WHAT YOU WILL DO:
For the listing below, print exactly the lines from the line with "## final cells by class" to the line with "set_clock_uncertainty 0.15 [all_clocks]", both included, and nothing beyond them.

THE INPUT:
──────────

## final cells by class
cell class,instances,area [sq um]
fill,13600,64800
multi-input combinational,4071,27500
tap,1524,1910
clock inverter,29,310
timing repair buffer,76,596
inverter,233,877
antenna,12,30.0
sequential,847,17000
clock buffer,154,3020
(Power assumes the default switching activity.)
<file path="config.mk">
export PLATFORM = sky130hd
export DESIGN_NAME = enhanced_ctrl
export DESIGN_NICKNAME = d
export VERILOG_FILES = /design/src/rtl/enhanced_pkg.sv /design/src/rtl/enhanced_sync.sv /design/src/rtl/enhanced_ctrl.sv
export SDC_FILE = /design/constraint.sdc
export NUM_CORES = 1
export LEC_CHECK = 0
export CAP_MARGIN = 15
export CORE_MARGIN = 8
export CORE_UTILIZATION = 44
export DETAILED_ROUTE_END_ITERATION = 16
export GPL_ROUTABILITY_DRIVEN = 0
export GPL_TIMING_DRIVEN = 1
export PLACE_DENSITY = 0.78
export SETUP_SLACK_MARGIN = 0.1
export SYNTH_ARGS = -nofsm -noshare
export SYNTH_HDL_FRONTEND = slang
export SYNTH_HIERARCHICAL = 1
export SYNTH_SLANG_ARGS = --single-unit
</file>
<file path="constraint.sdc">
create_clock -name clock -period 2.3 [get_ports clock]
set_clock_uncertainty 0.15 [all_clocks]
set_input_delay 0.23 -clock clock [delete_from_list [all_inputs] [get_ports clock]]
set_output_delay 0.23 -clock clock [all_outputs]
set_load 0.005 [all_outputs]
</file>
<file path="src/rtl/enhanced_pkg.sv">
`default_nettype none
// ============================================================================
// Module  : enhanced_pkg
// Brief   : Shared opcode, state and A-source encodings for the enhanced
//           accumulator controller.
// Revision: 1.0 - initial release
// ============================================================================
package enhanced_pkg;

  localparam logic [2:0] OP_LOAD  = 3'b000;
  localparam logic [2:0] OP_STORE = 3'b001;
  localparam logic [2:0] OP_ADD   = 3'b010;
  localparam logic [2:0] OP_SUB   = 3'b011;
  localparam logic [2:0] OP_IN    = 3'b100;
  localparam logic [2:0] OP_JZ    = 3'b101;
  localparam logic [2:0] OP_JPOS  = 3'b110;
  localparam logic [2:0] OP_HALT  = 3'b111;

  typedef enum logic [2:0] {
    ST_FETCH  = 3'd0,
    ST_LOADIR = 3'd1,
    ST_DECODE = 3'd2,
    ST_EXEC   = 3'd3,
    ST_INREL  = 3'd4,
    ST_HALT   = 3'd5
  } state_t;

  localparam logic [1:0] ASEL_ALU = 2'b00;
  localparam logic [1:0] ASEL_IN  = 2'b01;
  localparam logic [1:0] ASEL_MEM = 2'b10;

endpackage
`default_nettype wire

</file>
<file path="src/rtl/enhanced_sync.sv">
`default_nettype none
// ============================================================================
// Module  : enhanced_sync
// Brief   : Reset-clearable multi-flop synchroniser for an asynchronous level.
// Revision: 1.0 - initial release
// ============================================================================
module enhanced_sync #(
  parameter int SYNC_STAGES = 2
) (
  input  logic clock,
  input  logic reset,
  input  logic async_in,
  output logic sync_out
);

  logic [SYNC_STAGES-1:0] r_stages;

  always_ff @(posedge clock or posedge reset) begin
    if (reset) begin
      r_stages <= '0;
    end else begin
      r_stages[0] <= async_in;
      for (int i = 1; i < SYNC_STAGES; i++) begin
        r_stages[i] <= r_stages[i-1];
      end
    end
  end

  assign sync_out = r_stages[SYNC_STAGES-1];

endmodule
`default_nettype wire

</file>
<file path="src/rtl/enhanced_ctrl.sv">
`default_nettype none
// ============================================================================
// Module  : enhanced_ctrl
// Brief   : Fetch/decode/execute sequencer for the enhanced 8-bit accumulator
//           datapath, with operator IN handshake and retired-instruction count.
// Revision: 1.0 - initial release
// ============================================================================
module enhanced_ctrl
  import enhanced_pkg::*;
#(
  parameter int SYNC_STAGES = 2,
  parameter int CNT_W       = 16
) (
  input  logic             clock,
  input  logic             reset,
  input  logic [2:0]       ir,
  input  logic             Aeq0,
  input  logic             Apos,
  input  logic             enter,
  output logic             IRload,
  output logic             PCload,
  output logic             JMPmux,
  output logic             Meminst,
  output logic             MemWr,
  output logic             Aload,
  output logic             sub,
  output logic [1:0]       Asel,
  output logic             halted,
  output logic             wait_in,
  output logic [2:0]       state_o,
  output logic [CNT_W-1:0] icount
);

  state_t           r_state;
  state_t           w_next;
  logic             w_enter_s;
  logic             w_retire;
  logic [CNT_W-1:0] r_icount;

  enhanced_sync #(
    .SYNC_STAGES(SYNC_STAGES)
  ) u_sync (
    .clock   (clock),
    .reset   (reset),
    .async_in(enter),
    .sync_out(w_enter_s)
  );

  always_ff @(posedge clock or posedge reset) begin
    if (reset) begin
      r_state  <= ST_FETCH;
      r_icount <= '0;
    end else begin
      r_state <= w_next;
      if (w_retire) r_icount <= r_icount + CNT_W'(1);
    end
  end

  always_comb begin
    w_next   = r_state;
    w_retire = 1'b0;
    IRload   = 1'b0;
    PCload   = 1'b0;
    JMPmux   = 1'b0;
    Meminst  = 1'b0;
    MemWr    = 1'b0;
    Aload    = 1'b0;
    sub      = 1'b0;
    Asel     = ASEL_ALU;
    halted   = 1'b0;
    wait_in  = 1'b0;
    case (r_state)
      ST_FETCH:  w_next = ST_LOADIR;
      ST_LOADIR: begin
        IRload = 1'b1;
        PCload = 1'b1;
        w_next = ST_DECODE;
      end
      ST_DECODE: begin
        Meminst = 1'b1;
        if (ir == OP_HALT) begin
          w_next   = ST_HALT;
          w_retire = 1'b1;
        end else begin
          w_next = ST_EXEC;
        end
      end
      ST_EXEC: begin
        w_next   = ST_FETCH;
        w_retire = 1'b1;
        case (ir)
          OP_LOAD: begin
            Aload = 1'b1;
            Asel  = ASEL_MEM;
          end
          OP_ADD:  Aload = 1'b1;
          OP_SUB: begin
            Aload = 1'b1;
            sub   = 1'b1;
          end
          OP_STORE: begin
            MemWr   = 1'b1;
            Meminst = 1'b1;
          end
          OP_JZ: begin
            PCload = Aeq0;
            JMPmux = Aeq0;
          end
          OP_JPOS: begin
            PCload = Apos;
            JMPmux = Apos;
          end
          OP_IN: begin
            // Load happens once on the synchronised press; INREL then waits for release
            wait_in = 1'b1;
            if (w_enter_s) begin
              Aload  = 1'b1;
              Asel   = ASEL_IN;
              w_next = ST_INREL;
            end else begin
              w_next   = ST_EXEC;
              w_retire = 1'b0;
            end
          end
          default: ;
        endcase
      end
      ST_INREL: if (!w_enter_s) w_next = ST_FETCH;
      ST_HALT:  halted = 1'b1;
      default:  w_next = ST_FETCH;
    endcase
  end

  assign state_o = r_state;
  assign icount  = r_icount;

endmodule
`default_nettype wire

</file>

──────────

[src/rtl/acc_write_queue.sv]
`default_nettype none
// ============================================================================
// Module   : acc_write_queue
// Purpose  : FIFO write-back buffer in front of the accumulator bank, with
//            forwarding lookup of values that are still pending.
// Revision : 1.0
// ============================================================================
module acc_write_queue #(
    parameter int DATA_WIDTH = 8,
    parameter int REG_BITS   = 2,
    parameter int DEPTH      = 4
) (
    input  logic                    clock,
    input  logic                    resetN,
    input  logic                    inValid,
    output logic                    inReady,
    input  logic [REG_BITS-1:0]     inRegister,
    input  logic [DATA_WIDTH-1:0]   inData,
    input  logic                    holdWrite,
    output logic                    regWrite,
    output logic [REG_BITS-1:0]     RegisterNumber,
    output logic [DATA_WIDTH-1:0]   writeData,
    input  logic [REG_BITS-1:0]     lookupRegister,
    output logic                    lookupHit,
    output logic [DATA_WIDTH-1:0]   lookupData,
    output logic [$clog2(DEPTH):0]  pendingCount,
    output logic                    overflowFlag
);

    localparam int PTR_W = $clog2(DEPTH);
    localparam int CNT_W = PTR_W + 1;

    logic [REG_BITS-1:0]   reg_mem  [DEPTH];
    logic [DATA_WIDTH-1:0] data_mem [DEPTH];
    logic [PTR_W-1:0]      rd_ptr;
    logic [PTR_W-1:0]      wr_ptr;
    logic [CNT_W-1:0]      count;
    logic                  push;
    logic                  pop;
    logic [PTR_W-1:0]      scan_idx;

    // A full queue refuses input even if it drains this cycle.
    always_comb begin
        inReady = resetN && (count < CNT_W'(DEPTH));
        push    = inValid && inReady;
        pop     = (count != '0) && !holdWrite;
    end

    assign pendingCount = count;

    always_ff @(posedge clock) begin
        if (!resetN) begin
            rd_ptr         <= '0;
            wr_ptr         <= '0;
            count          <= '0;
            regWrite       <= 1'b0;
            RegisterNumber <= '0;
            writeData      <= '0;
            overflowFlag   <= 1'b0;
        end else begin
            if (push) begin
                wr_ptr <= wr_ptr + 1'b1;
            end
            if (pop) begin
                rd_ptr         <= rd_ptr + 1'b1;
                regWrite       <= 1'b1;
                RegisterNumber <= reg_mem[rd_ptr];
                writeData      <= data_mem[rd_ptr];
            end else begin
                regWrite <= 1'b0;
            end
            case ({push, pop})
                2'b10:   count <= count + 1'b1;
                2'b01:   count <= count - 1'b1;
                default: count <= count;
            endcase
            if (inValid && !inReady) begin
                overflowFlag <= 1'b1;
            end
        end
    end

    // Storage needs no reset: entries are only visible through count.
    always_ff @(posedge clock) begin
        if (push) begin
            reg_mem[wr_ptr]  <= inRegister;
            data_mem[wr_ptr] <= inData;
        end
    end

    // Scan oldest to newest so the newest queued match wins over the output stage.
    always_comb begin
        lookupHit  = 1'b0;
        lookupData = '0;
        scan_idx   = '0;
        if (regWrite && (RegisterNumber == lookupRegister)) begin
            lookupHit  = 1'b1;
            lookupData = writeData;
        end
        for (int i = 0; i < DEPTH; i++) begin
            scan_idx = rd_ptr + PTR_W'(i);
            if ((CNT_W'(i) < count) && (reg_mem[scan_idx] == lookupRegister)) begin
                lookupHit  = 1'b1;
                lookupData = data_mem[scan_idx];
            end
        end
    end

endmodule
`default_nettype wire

──────────

ANSWER AREA:
## final cells by class
cell class,instances,area [sq um]
fill,13600,64800
multi-input combinational,4071,27500
tap,1524,1910
clock inverter,29,310
timing repair buffer,76,596
inverter,233,877
antenna,12,30.0
sequential,847,17000
clock buffer,154,3020
(Power assumes the default switching activity.)
<file path="config.mk">
export PLATFORM = sky130hd
export DESIGN_NAME = enhanced_ctrl
export DESIGN_NICKNAME = d
export VERILOG_FILES = /design/src/rtl/enhanced_pkg.sv /design/src/rtl/enhanced_sync.sv /design/src/rtl/enhanced_ctrl.sv
export SDC_FILE = /design/constraint.sdc
export NUM_CORES = 1
export LEC_CHECK = 0
export CAP_MARGIN = 15
export CORE_MARGIN = 8
export CORE_UTILIZATION = 44
export DETAILED_ROUTE_END_ITERATION = 16
export GPL_ROUTABILITY_DRIVEN = 0
export GPL_TIMING_DRIVEN = 1
export PLACE_DENSITY = 0.78
export SETUP_SLACK_MARGIN = 0.1
export SYNTH_ARGS = -nofsm -noshare
export SYNTH_HDL_FRONTEND = slang
export SYNTH_HIERARCHICAL = 1
export SYNTH_SLANG_ARGS = --single-unit
</file>
<file path="constraint.sdc">
create_clock -name clock -period 2.3 [get_ports clock]
set_clock_uncertainty 0.15 [all_clocks]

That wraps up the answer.